South African YouTube stars
In recent news a young local beauty was hand-picked to participate in a competition run by Ryan Seacrest where fans had to choose the best YouTube cover of One Direction’s hit single, ‘story of my life’. The young star was among 26 candidates, all hailing from different parts of the world and each with their own amazing voices added to the line-up.
It’s clear after listening to the 18-year-old’s rendition of the song why she won. Filipa’s sultry voice practically falls like silk onto your eardrums as she sings effortlessly to the slow melody of the song and by the end of the three minute video you’ll find yourself unable to not fall in love with her and her old-school style.
I find it greatly inspiring to watch as local artists make themselves internationally known and prove to the world ‘out there’ that our African soil have more than wildlife to offer as enjoyable past times.
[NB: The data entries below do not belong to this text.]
This design comes from an exercise in tuning for small area, a short achievable clock period and few clock cycles on the open sky130 flow, not from production work. RTL that was checked went through simulation tests only; none was proved equivalent to the original. No functional check of the RTL was part of run 1.

==> flow/design.v, too long to show whole: its modules and the start of the top module <==
// module convolution: 2521 lines
// module conv_fa: 4 lines
// module conv_ha: 4 lines
// module L1: 41 lines
// module CONV: 156 lines
module  CONV(
	input		  clk,
	input		  reset,
	output		  busy,
	input		  ready,
	output [11:0] iaddr,
	input  [19:0] idata,
	output	 	  cwr,
	output [11:0] caddr_wr,
	output [19:0] cdata_wr,
	output	 	  crd,
	output [11:0] caddr_rd,
	input  [19:0] cdata_rd,
	output [ 2:0] csel
	);
  // ...
==> flow/flow/run.sh <==
#!/bin/bash
# The standard layout (standard.sh), with two changes to how it is made; the
# constraints are unchanged:
#  - repair_timing aims for 8.5 ns of setup slack at the design's clock period;
#  - the port buffers that buffer_ports inserts on every input and output are buf_4 cells.
# Each tool's output is in orfs/logs/; make's own output is in make.log.
set -euo pipefail
bash standard.sh SETUP_SLACK_MARGIN=8.5 "BUFFER_PORTS_ARGS=-buffer_cell sky130_fd_sc_hd__buf_4" finish > make.log 2>&1
==> flow/standard.sh <==
#!/bin/bash
# synth_recipe.tcl (not shown) runs the flow's synth.tcl, then flattens the netlist and writes it again
# the make line also repeats each setting of config.mk as NAME=value (left out here)
make -C /OpenROAD-flow-scripts/flow DESIGN_CONFIG=/design/flow/config.mk WORK_HOME=/design/flow/orfs CLKGATE_MAP_FILE= SYNTH_SCRIPT=/design/flow/synth_recipe.tcl "${@:-finish}"
==> flow/config.mk <==
export PLATFORM = sky130hd
export DESIGN_NAME = CONV
export DESIGN_NICKNAME = CONV
export VERILOG_FILES = /design/flow/design.v
export SDC_FILE = /design/flow/constraint.sdc
export NUM_CORES = 4
export LEC_CHECK = 0
export CAP_MARGIN = 20
export CORE_MARGIN = 2
export CORE_UTILIZATION = 65
export CTS_BUF_LIST = sky130_fd_sc_hd__clkbuf_8
export CTS_CLUSTER_DIAMETER = 55
export CTS_CLUSTER_SIZE = 18
export SLEW_MARGIN = 20
export SYNTH_HIERARCHICAL = 1
export SYNTH_MINIMUM_KEEP_SIZE = 0
==> flow/constraint.sdc <==
create_clock -name core_clock -period 12.0 [get_ports {clk}]
set_input_delay 2.4000 -clock core_clock [delete_from_list [all_inputs] [get_ports {clk}]]
set_output_delay 2.4000 -clock core_clock [all_outputs]
set_load 0.01 [all_outputs]
==> results.sh, run 1 <==
export IMPL_clk_share_pct=3.332
export IMPL_first_pass_iters=5
export IMPL_gp_congestion=1.069
export IMPL_start_kind="register"
export IMPL_n_all_inverters=276
export IMPL_grt_pass1_vias=26118
export IMPL_routedWlPerCell_um=32.45
export IMPL_critical_path_top_delay_family="flip-flops"
export IMPL_io_pins=105
export IMPL_coreArea_sq_um=65390
export IMPL_period_minus_slack_ns=3.695
export IMPL_cts_sinks=837
export IMPL_wl_met3_um=16800
export IMPL_synthFlopType="dfxtp_1"
export IMPL_postCtsSetupBuffers=76
export IMPL_numCtsBuffers=74
export IMPL_syn_to_final_growth_pct=12.41
export IMPL_finalSetupViolCount=0
export IMPL_relSlewSlack_pct=42.56
export IMPL_maxSlewViolCount=0
export IMPL_skew_ns=0.04317
export IMPL_synth_enable_flop_cells=0
export IMPL_ys_top_cells_by_count="fa_1, dfxtp_1, inv_1"
export IMPL_seq_share_pct=36.41
export IMPL_hold_buffers=0
export IMPL_die_y_um=260.5
export IMPL_busiest_layer="met2"
export IMPL_worst_ep_required_time_ns=9.60
export IMPL_syn_inst=2799
export IMPL_stdcell_area_sq_um=48070
export IMPL_multi_input_area_share_pct=51.04
export IMPL_synth_compound_area_share_pct=2.534
export IMPL_crit_type="register to primary output"
export IMPL_ys_ff_latch=837
export IMPL_path_cells="inv_2 -> buf_6"
export IMPL_status="complete, no violations"
export IMPL_place_inst=3733
export IMPL_clkbuf_count=76
==> module CONV, before the edit <==
module  CONV(
	input		  clk,
	input		  reset,
	output		  busy,
	input		  ready,
	output [11:0] iaddr,
	input  [19:0] idata,
	output	 	  cwr,
	output [11:0] caddr_wr,
	output [19:0] cdata_wr,
	output	 	  crd,
	output [11:0] caddr_rd,
	input  [19:0] cdata_rd,
	output [ 2:0] csel
	);
localparam LAT = 2;    
reg        busy_r, done_r, run_r;
reg        zc_r;       
reg        prv_r;      
reg [11:0] rx_r;       
wire [11:0] ra_r = rx_r ^ 12'hfc0;
reg [ 3:0] rr_r;       
reg        rv_r;       
wire       l1_last;
assign busy  = busy_r;
assign iaddr = ra_r;
wire rlast = (rr_r == 4'd9);
always @(posedge clk or posedge reset) begin
	if (reset) begin
		busy_r    <= 1'b0;
		run_r     <= 1'b0;
		zc_r      <= 1'b1;
		prv_r     <= 1'b0;
		rx_r      <= 12'd0;       
		rr_r      <= 4'd0;
		rv_r      <= 1'b0;
	end else begin
		if (!busy_r && !done_r && ready) begin
			busy_r <= 1'b1;
			run_r  <= 1'b1;
		end
		if (l1_last) begin
			busy_r <= 1'b0;
			run_r  <= 1'b0;
		end
		if (run_r) begin
			if (rlast) begin
				rr_r  <= 4'd0;
				prv_r <= !zc_r;
				if (zc_r) begin
					zc_r <= 1'b0;
					rv_r <= (ra_r[11:6] != 6'd63);
				end else if (ra_r[5:0] == 6'd63) begin
					zc_r <= 1'b1;
					rv_r <= 1'b0;
					rx_r <= (ra_r - 12'd127) ^ 12'hfc0;    
				end else begin
					rx_r <= (ra_r - 12'd575) ^ 12'hfc0;    
					rv_r <= (ra_r[11:6] != 6'd8);
				end
			end else begin
				rr_r <= rr_r + 4'd1;
				if (!zc_r) begin
					rx_r <= (ra_r + 12'd64) ^ 12'hfc0;
					rv_r <= !(rr_r == 4'd8 && ra_r[11:6] == 6'd63);
				end
			end
		end
	end
end
reg [19:0] px [0:22];
reg        vld1;                   
integer i;
always @(posedge clk) begin
	px[0] <= rv_r ? idata : 20'd0;
	for (i = 1; i < 23; i = i + 1) px[i] <= px[i-1];
end
always @(posedge clk or posedge reset) begin
	if (reset) vld1 <= 1'b0;
	else       vld1 <= run_r && prv_r && (rr_r >= 4'd2);
end
wire [19:0] res;
convolution u_conv (
	.clk(clk),
	.t0(px[0]),  .t1(px[1]),  .t2(px[2]),
	.t3(px[10]), .t4(px[11]), .t5(px[12]),
	.t6(px[20]), .t7(px[21]), .t8(px[22]),
	.res(res)
);
reg [LAT-1:0] vpipe;
always @(posedge clk or posedge reset) begin
	if (reset) vpipe <= {LAT{1'b0}};
	else       vpipe <= {vpipe, vld1};
end
wire bnext   = vpipe[LAT-1];
reg  l0_done;
wire l0_next = bnext && !l0_done;
reg        cwr_r;
reg [ 2:0] csel_r;
reg [11:0] cad_r;
reg [19:0] cdat_r;
reg [11:0] wa_r;         
reg [ 9:0] lc_r;         
wire        l1_wr;       
wire [19:0] l1_val;
assign cwr      = cwr_r;
assign csel     = csel_r;
assign caddr_wr = cad_r;
assign cdata_wr = cdat_r;
assign l1_last  = cwr_r && done_r;
always @(posedge clk or posedge reset) begin
	if (reset) begin
		cwr_r <= 1'b0; csel_r <= 3'd1;
		wa_r <= 12'd0; l0_done <= 1'b0; lc_r <= 10'd0; done_r <= 1'b0;
	end else begin
		cwr_r <= (l0_next || l1_wr) && !done_r;
		if (l0_next) begin
			csel_r <= 3'd1;
			if (wa_r[8:6] != 3'd7) wa_r <= wa_r + 12'd64;
			else if (wa_r[5:0] == 6'd63) wa_r <= wa_r + 12'd1;
			else wa_r <= wa_r - 12'd447;
			if (wa_r == 12'd4095) l0_done <= 1'b1;
		end else begin
			csel_r <= l1_wr ? 3'd3 : 3'd1;
			if (l1_wr) begin
				lc_r <= lc_r + 10'd1;
				if (lc_r == 10'd1023) done_r <= 1'b1;
			end
		end
	end
end
always @(posedge clk) begin
	if (l0_next) begin
		cad_r  <= wa_r;
		cdat_r <= res;
	end else begin
		cad_r  <= {2'b00, lc_r[9:7], lc_r[1:0], lc_r[6:2]};
		cdat_r <= l1_val;
	end
end
reg pool_on;
always @(posedge clk or posedge reset) begin
	if (reset) pool_on <= 1'b0;
	else if (l0_next && wa_r == 12'd449) pool_on <= 1'b1;    
end
L1 u_pool (
	.clk(clk),
	.reset(reset),
	.rd_next(bnext && pool_on),
	.crd(crd),
	.caddr_rd(caddr_rd),
	.cdata_rd(cdata_rd),
	.wr(l1_wr),
	.val(l1_val)
);
endmodule
==> run 2: changes to the inputs <==
--- a/flow/design.v
+++ b/flow/design.v
@@ -2596,2 +2596,3 @@
 wire       l1_last;
+reg        pool_on;    
 assign busy  = busy_r;
@@ -2620,3 +2621,3 @@
 				rr_r  <= 4'd0;
-				prv_r <= !zc_r;
+				prv_r <= !zc_r || (ra_r[11:6] == 6'd63 && pool_on);
 				if (zc_r) begin
@@ -2712,3 +2713,2 @@
 end
-reg pool_on;
 always @(posedge clk or posedge reset) begin
--- a/flow/config.mk
+++ b/flow/config.mk
@@ -9,3 +9,3 @@
 export CORE_MARGIN = 2
-export CORE_UTILIZATION = 65
+export CORE_UTILIZATION = 75
 export CTS_BUF_LIST = sky130_fd_sc_hd__clkbuf_8
==> run 2 against run 1 <==
  * Highest routed layer unchanged
  * Flip-flop and latch count stayed put
  * Final cell count is 3.0% lower
  * Worst setup slack got worse by 0.032 ns
  * Die area decreased by 13%
  * Core utilization is 11 points higher
  * Maximum frequency decreased by 0.85%
  * Critical path type unchanged
  * Sequential share of layout area is 0.34 points higher
==> results.sh, run 2 <==
export IMPL_status="complete, no violations"
export IMPL_syn_area_sq_um=42690
export IMPL_crit_type="register to primary output"
export IMPL_num_vias=25240
export IMPL_vias_per_cell=6.514
export IMPL_fin_crit_sh_pct=31.06
export IMPL_cap_violations=0
export IMPL_syn_to_final_growth_pct=11.83
export IMPL_grt_pass1_wl_um=185400
export IMPL_drt_iter0_drc=3411
export IMPL_fin_cells=3875
export IMPL_dieWidth_um=242.6
export IMPL_end_kind="primary output"
export IMPL_first_pass_iters=6
export IMPL_rsz0062_at_grt="true"
export IMPL_dp_hpwl_um=101000
export IMPL_hold_buffers=0
export IMPL_synth_enable_flop_cells=0
export IMPL_path_cells="inv_4 -> buf_6"
export IMPL_clock_path_buffers=3
export IMPL_cp_slowest_cell="dfrtp_2"
export IMPL_synthTopCellsByArea="fa_1, dfxtp_1, dfrtp_1"
export IMPL_htree_num_levels=3
export IMPL_worst_pin_slew_ns=0.9327
export IMPL_drtAntennaViolNets=0
export IMPL_syn_avg_cell_area_sq_um=15.24
export IMPL_syn_nets=3911
export IMPL_maxUsedRoutingLayer="met5"
export IMPL_yosysWarnings=11
export IMPL_synth_top_area_share_pct=45.82
export IMPL_cts_clk_slew_worst_paths_ns=0.11
export IMPL_grt_ovfl_total=0
export IMPL_final_nets=4191
export IMPL_crit_fanout=2
export IMPL_io_buffers=102
export IMPL_start_util_pct=75.85
export IMPL_syn_inst=2800
export IMPL_clk_latency_ns=0.71
export IMPL_synthFlopType="dfxtp_1"
export IMPL_fmax_mhz=268.3
export IMPL_wl_met2_um=59660
export IMPL_top_register="px"
export IMPL_cts_sinks=837
export IMPL_layout_commonest_cell="fa_1"
export IMPL_rows=87
export IMPL_synth_seq_area_share_pct=40.04
export IMPL_gr_usage_all_layers_pct=45.64
export IMPL_drcViolationCount=0
export IMPL_ys_top_cells_by_count="fa_1, dfxtp_1, inv_1"
export IMPL_async_flop_share_pct=8.005
export IMPL_routed_wl_um=133500
export IMPL_root_buffer="clkbuf_8"
export IMPL_stdcell_area_sq_um=47730
export IMPL_finalSetupViolCount=0
export IMPL_hold_violations=0
export IMPL_worst_ep_required_time_ns=9.60
export IMPL_grt_max_degree=51
export IMPL_io_pins=105
export IMPL_yosys_area_top_type="fa_1"
export IMPL_die_y_um=242.6
export IMPL_dieArea_sq_um=58840
export IMPL_antenna_found_initial=10
export IMPL_ys_ff_latch=837
export IMPL_cpPeakStageDelay_ns=0.47
export IMPL_maxSlewViolCount=0
export IMPL_wl_met1_um=43870
export IMPL_wl_met3_um=20580
export IMPL_relSlewSlack_pct=37.82
export IMPL_start_kind="register"
export IMPL_placed_cell_area_sq_um=44240
export IMPL_grt_pass1_vias=27581
export IMPL_hold_class="register to register"
export IMPL_fin_setup_tns_ns=0
export IMPL_yosysMostFrequentCell="fa_1"
export IMPL_synth_distinct_cells=75
export IMPL_skew_ns=0.05063
export IMPL_coreArea_sq_um=56280
export IMPL_routedWlPerCell_um=34.45
export IMPL_cts_tree="built"
export IMPL_place_inst=3627
export IMPL_period_minus_slack_ns=3.727
export IMPL_numCtsBuffers=68
export IMPL_largest_register_ffs=460
export IMPL_gp_congestion=1.130
export IMPL_mostFrequentLayoutCells="fa_1, dfxtp_1, inv_1"
export IMPL_crit_arrival_ns=1.33
export IMPL_drive_above_1_share_pct=23.09
## run 2: changes by cell type in the layout (fill, tap and decap cells not counted), moves of 4 or more
cell and delta:
nand2_1 -7, clkbuf_8 -4, dfxtp_4 +13, inv_4 +4, dfxtp_1 -7, inv_1 -6, dfxtp_2 -6, buf_4 +4
inv_6 -4, diode_2 -4
## run 2: worst paths after layout
kind | startpoint | depth (start not counted) | end | slack (ns)
setup / recovery | rx_r[9] | 2 | iaddr[9] | 8.27
hold / removal | px[9][16] | 0 | px[10][16] | 0.33
setup reg to reg | px[11][11] | 6 | u_conv.s1_c15_0 | 8.47
hold reg to reg | px[9][16] | 0 | px[10][16] | 0.33
max in group asynchronous | reset | 2 | u_pool.q[1] | 9.72
min in group asynchronous | reset | 2 | csel_r[1] | 1.67
## run 2: final cells by class
class | count | area (sq um)
Antenna cell | 1 | 2.502
Clock buffer | 72 | 991.0
Clock inverter | 36 | 364.1
Fill cell | 2443 | 8543
Inverter | 279 | 1251
Multi-Input combinational cell | 1651 | 24470
Sequential cell | 837 | 17540
Tap cell | 756 | 945.9
Timing Repair Buffer | 243 | 2166
## run 2: Yosys stat by module (local to each module, per instance)
module | area [sq um] | cells inside | flops+latches | copies in the design
CONV | 13090 | 888 | 542 | 1
L1 | 2904 | 229 | 77 | 1
conv_fa | 20.02 | 1 | 0 | 977
conv_ha | 12.51 | 1 | 0 | 6
convolution | 7062 | 700 | 218 | 1
## run 2: cell families after synthesis
| family | share of synthesized area, % |
|---|---|
| multiplexers | 1.202 |
| AO/OA/AOI/OAI | 2.541 |
| other | 0.01759 |
| flip-flops | 40.04 |
| buffers and inverters | 2.916 |
| AND/OR/NAND/NOR | 3.564 |
| adder cells (fa/ha/maj) | 48.49 |
| XOR/XNOR | 1.228 |
## run 2: stage by stage
stage,hold WS (ns),utilization (%),setup slack (ns)
floorplan,0.3096,-,8.698
global placement,0.3095,78.58,8.106
detailed placement,0.3121,78.60,8.000
CTS,0.3282,82.99,8.271
global route,0.3334,84.82,8.251
finish,0.3259,84.82,8.273
## run 2: worst max-delay path, delay by kind of cell (launching register included)
kind | cells | cell delay, ns
buffers and inverters | 2 | 0.16
flip-flops | 1 | 0.47
## run 2: what timing repair did
| action | in CTS | in global routing |
|---|---|---|
| pin swaps | 0 | 20 |
| gates resized for setup | 266 | 187 |
| buffers inserted | 67 | 71 |
| setup endpoints to repair | 191 | 148 |
## run 2: layer usage
metal / GRT usage (%) / vias to the layer above
met5: 0.4085 / -
met4: 22.33 / 10
met3: 21.60 / 676
met2: 68.41 / 2437
met1: 56.42 / 12858
li1: - / 9259
Testbench counts of run 2, summed over its fixed seeds: cycles 62,844.
==> run 3: changes to the inputs <==
--- a/flow/config.mk
+++ b/flow/config.mk
@@ -9,3 +9,3 @@
 export CORE_MARGIN = 2
-export CORE_UTILIZATION = 75
+export CORE_UTILIZATION = 65
 export CTS_BUF_LIST = sky130_fd_sc_hd__clkbuf_8
==> run 3 against run 2 <==
  * Still clean on timing, DRC and antenna
  * Area after synthesis is the same
  * Maximum frequency grew 0.19%
  * Synthesized cell count is the same
  * Register-to-register slack is essentially flat
  * Global-route usage shrank 5.3 points
  * First-iteration DRC count shrank 18%
  * Die area grew 15%
  * Via count shrank 4.4%
  * Critical endpoint is now iaddr[7]
==> results.sh, run 3 <==
export IMPL_finalSetupViolCount=0
export IMPL_path_buf_inv=2
export IMPL_hold_class="register to register"
export IMPL_place_inst=3727
export IMPL_fin_cells=3985
export IMPL_dp_hpwl_um=108700
export IMPL_dp_slack_ns=7.904
export IMPL_cts_sinks=837
export IMPL_clk_latency_ns=0.72
export IMPL_syn_area_sq_um=42690
export IMPL_htree_num_levels=3
export IMPL_rsz0062_at_grt="true"
export IMPL_wl_met3_um=18310
export IMPL_relSlewSlack_pct=40.98
export IMPL_io_pins=105
export IMPL_grt_pass1_wl_um=185700
export IMPL_antenna_found_initial=10
export IMPL_io_buffers=102
export IMPL_layout_commonest_cell="fa_1"
export IMPL_ys_ff_latch=837
export IMPL_largest_register_ffs=460
export IMPL_maxUsedRoutingLayer="met5"
export IMPL_status="complete, no violations"
export IMPL_clock_path_buffers=3
export IMPL_dieWidth_um=260.3
export IMPL_die_y_um=260.3
export IMPL_fin_crit_sh_pct=31.00
export IMPL_fmax_mhz=268.8
export IMPL_yosysMostFrequentCell="fa_1"
export IMPL_root_buffer="clkbuf_8"
export IMPL_hold_violations=0
export IMPL_syn_to_final_growth_pct=12.30
export IMPL_worst_pin_slew_ns=0.8846
export IMPL_grt_max_degree=51
export IMPL_final_seq_area_sq_um=17500
export IMPL_fin_hold_ws_ns=0.3099
export IMPL_coreArea_sq_um=64700
export IMPL_cts_tree="built"
export IMPL_fin_setup_tns_ns=0
export IMPL_grt_ovfl_total=0
export IMPL_reg2reg_depth=7
export IMPL_skew_ns=0.04541
export IMPL_gr_usage_all_layers_pct=40.37
export IMPL_cts_clk_slew_worst_paths_ns=0.11
export IMPL_drt_iter0_drc=2783
export IMPL_syn_inst=2800
export IMPL_yosys_area_top_type="fa_1"
export IMPL_dieArea_sq_um=67740
export IMPL_maxSlewViolCount=0
export IMPL_cpPeakStageDelay_ns=0.44
export IMPL_synthFlopType="dfxtp_1"
export IMPL_crit_arrival_ns=1.32
export IMPL_synthTopCellsByArea="fa_1, dfxtp_1, dfrtp_1"
export IMPL_start_kind="register"
export IMPL_routedWlPerCell_um=33.27
export IMPL_ys_top_cells_by_count="fa_1, dfxtp_1, inv_1"
export IMPL_synth_enable_flop_cells=0
export IMPL_synth_top_area_share_pct=45.82
export IMPL_worst_ep_required_time_ns=9.60
export IMPL_drtAntennaViolNets=0
export IMPL_synth_seq_area_share_pct=40.04
export IMPL_yosysWarnings=11
export IMPL_cap_violations=0
export IMPL_numCtsBuffers=73
export IMPL_num_vias=24125
export IMPL_wl_met1_um=50140
export IMPL_end_kind="primary output"
export IMPL_crit_type="register to primary output"
export IMPL_vias_per_cell=6.054
export IMPL_drive_above_1_share_pct=22.73
export IMPL_synth_distinct_cells=75
export IMPL_rows=93
export IMPL_n_fill_cell=3760
export IMPL_critical_path_top_delay_family="flip-flops"
export IMPL_mostFrequentLayoutCells="fa_1, dfxtp_1, inv_1"
export IMPL_finalWorstSetupSlack_ns=8.280
export IMPL_holdPathStages=0
export IMPL_path_cells="inv_4 -> buf_6"
export IMPL_wl_met2_um=58440
export IMPL_cp_depth=2
export IMPL_crit_fanout=2
export IMPL_start_util_pct=65.98
export IMPL_multi_input_area_sq_um=24490
export IMPL_async_flop_share_pct=8.005
export IMPL_cp_slowest_cell="dfrtp_2"
export IMPL_grt_pass1_vias=26535
export IMPL_top_register="px"
export IMPL_hold_buffers=0
export IMPL_routed_wl_um=132600
export IMPL_syn_nets=3911
export IMPL_period_minus_slack_ns=3.720
export IMPL_drcViolationCount=0
export IMPL_final_nets=4188
export IMPL_syn_avg_cell_area_sq_um=15.24
export IMPL_first_pass_iters=8
export IMPL_gp_congestion=1.074
run 3: layout make-up:
type | instances | share of cell area, %
Clock inverter | 45 | 0.9814
Multi-Input combinational cell | 1651 | 51.08
Antenna cell | 6 | 0.03132
Clock buffer | 77 | 2.211
Sequential cell | 837 | 36.50
Tap cell | 855 | 2.232
Inverter | 279 | 2.548
Timing Repair Buffer | 235 | 4.411
run 3: per-module statistics from Yosys (local to each module, per instance):
module	times used	flops+latches	area (sq um)	cells inside
CONV	1	542	13090	888
conv_ha	6	0	12.51	1
convolution	1	218	7062	700
conv_fa	977	0	20.02	1
L1	1	77	2904	229
run 3: worst register-to-register path, delay by kind of cell (launching register included):
kind / cells / cell delay [ns]
fa+ha+maj: 5 / 2.65
flops: 1 / 0.40
buf+inv: 2 / 0.36
run 3: repair_timing:
item                       4_1_cts  5_1_grt
setup buffers                   76       53
resized for setup              306      118
setup endpoints to repair      190      144
pin swaps                        1       23
run 3: worst paths after layout:
kind | end | slack [ns] | from
worst max register to register | u_conv.s1_c20_0 | 8.48 | px[0][6]
worst max-delay path | iaddr[7] | 8.28 | rx_r[7]
worst min register to register | px[18][4] | 0.31 | px[17][4]
min in group asynchronous | wa_r[6] | 1.68 | reset
worst min-delay path | px[18][4] | 0.31 | px[17][4]
max in group asynchronous | u_pool.q[0] | 9.75 | reset
run 3: through the flow:
stage | utilization (%) | instance area [sq um]
floorplan | - | 42690
global placement | 68.55 | 44350
detailed placement | 68.55 | 44350
CTS | 72.93 | 47190
global route | 74.08 | 47930
finish | 74.09 | 47930
run 3: routing by layer:
metal	up-vias	global-route usage, %
met2	1703	60.16
met4	6	14.29
li1	9274	-
met3	338	17.02
met1	12804	53.96
met5	-	0
run 3: logic make-up after synthesis:
family / after synthesis / synth area share, %
multiplexers: 45 / 1.202
AND/OR/NAND/NOR: 313 / 3.564
XOR/XNOR: 59 / 1.228
flip-flops: 837 / 40.04
other: 2 / 0.01759
adder cells (fa/ha/maj): 1068 / 48.49
buffers and inverters: 312 / 2.916
AO/OA/AOI/OAI: 164 / 2.541
==> run 4: changes to the inputs <==
--- a/flow/config.mk
+++ b/flow/config.mk
@@ -10,5 +10,5 @@
 export CORE_UTILIZATION = 65
-export CTS_BUF_LIST = sky130_fd_sc_hd__clkbuf_8
-export CTS_CLUSTER_DIAMETER = 55
-export CTS_CLUSTER_SIZE = 18
+export CTS_BUF_LIST = sky130_fd_sc_hd__clkbuf_16
+export CTS_CLUSTER_DIAMETER = 80
+export CTS_CLUSTER_SIZE = 30
 export SLEW_MARGIN = 20
==> run 4 against run 3 <==
  * Core utilization rose by 0.093 points
  * Non-clock buffer count is 5 higher
  * Cell area up 0.13%
  * Worst setup slack improved by 0.076 ns
  * Die area stayed put
  * First-iteration DRC count rose by 2.6%
  * Synthesized cell count did not move
  * Flip-flop and latch count unchanged
  * Global-route usage up 0.28 points
  * Clock skew increased by 0.0042 ns
  * Critical path type unchanged
  * Highest routed layer unchanged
Of course in my opinion, the win isn't just one of international exposure. As Filipa’s popularity grows so does the awareness for other ambitious South Africans who are made conscious of the fact the YouTube is not only an American platform for budding creative minds, but also a place where South Africans are actually making a name for themselves. Take Casper Lee for example, as he currently holds both first and second place on the most subscribed channel for South African YouTubers.
With individuals garnering as much as one million subscribers, to other channels scoring approximately a hundred and forty five million views, you have to wonder how more people aren't taking to a camera and joining the growing community.
American youths and other global entrepreneurs have proven that YouTube can be a place of self-employment as well as freedom of expression and have been capitalizing of the social platform for years, so why can’t we do it?
Despite the overall assumption that hovers over South Africans, it can’t be ignored that we have access to the tools that could change our lives just as it has for millions of others around the world, some who have way less access than us and are more restricted in the content they are allowed to view, never mind make.
Though research shows increased participation of South Africans, since 2012 on the social platform that is YouTube, I can’t help but wonder how long will it take for more stars like Filipa and Casper to enter the game and start competing with the likes of YouTube personalities Ryan Higa, Ray William Johnson and Jenna Marbles to film-makers such as WongFu Productions, Casey Neistat and the duo Freddy Wong and Brandon Laatsch. Maybe they even challenge the channels of performers like Justin Bieber, Boyce Avenue, Jayesslee and Sam Tsui. The opportunities are endless, especially when taking into account that YouTube allows for a diverse variety of content.
This kind of open opportunity makes unemployment almost seem more like a lazy choice than anything else as you watch those willing to work and use whatever talents they have to make it big. Of course that isn't always the case for everyone, I still feel it applies to anybody not determined enough to at least try something other than sitting around and complaining how the government is screwing them over.
Yes, they are but how is that news any more?
Our Society needs people to start stepping up and maybe showing the government, and the world in general, that we as South Africans actually mean business and are willing to do something about it.
The education system may or may not be failing us, but a talent isn't just about waiting to be taught something, rather it’s about going forward and grabbing that knowledge any which way you can and maybe even building on what’s there already.
And our society has no shortage of talent, after all, there must be some sparks of genius with all the stories we get told by the media each day, surely we could take them, or make our own and be creative with it. What’s the worst that could happen? You get one view?
Well isn't that just one more ‘plus’ than you began with? And even then, hasn't our own officials and President taught us that even bad publicity is publicity in any case!
All that’s left now are for the ambitious individuals to reach for the nearest camera and start something, be it a conversation, a song or even a debate.
While we wait for that, we can be further inspired by our current stars and their progress. Hopefully Filipa and those behind her will give the right amount of push to all the idle creators just waiting to be discovered.